> Your instructions: Using the records below, transcribe word for word the stretch from the line that contains "18 | 0.83 |" through the line that contains "13 | 0.77 |", both end lines included, and nothing else.

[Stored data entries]
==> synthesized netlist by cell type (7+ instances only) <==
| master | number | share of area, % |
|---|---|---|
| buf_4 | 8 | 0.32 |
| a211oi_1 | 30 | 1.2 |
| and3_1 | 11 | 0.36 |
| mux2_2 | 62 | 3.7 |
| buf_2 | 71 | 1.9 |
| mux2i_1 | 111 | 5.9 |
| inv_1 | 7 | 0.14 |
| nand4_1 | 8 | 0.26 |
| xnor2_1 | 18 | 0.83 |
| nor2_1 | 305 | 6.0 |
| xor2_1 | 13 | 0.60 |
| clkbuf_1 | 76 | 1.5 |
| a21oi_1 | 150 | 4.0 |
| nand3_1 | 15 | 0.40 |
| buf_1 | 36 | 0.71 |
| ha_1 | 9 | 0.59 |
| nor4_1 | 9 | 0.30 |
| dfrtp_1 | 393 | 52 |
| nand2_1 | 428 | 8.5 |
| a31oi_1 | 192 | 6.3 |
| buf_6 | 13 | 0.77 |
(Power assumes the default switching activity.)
--- config.mk ---
export PLATFORM = sky130hd
export DESIGN_NAME = linkinv_encoder
export DESIGN_NICKNAME = d
export VERILOG_FILES = /design/src/rtl/linkinv_pkg.sv /design/src/rtl/linkinv_pairclass.sv /design/src/rtl/linkinv_datapath.sv /design/src/rtl/linkinv_control.sv /design/src/rtl/linkinv_encoder.sv
export SDC_FILE = /design/constraint.sdc
export NUM_CORES = 1
export LEC_CHECK = 0
export BUFFER_PORTS_ARGS = -buffer_cell sky130_fd_sc_hd__buf_2
export CAP_MARGIN = 40
export CELL_PAD_IN_SITES_DETAIL_PLACEMENT = 0
export CELL_PAD_IN_SITES_GLOBAL_PLACEMENT = 1
export CORE_UTILIZATION = 53
export CTS_CLUSTER_DIAMETER = 30
export DETAILED_ROUTE_END_ITERATION = 10
export HOLD_SLACK_MARGIN = 0.02
export PLACE_DENSITY = 0.91
export SLEW_MARGIN = 40
export SYNTH_ARGS = -nofsm -noshare
export SYNTH_HDL_FRONTEND = slang
export SYNTH_SLANG_ARGS = --single-unit
export TNS_END_PERCENT = 100
--- constraint.sdc ---
create_clock -name clk -period 15.7 [get_ports clk]
set_input_delay 0.785 -clock clk [delete_from_list [all_inputs] [get_ports clk]]
set_output_delay 0.785 -clock clk [all_outputs]
set_load 0.03 [all_outputs]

> Task response:
| xnor2_1 | 18 | 0.83 |
| nor2_1 | 305 | 6.0 |
| xor2_1 | 13 | 0.60 |
| clkbuf_1 | 76 | 1.5 |
| a21oi_1 | 150 | 4.0 |
| nand3_1 | 15 | 0.40 |
| buf_1 | 36 | 0.71 |
| ha_1 | 9 | 0.59 |
| nor4_1 | 9 | 0.30 |
| dfrtp_1 | 393 | 52 |
| nand2_1 | 428 | 8.5 |
| a31oi_1 | 192 | 6.3 |
| buf_6 | 13 | 0.77 |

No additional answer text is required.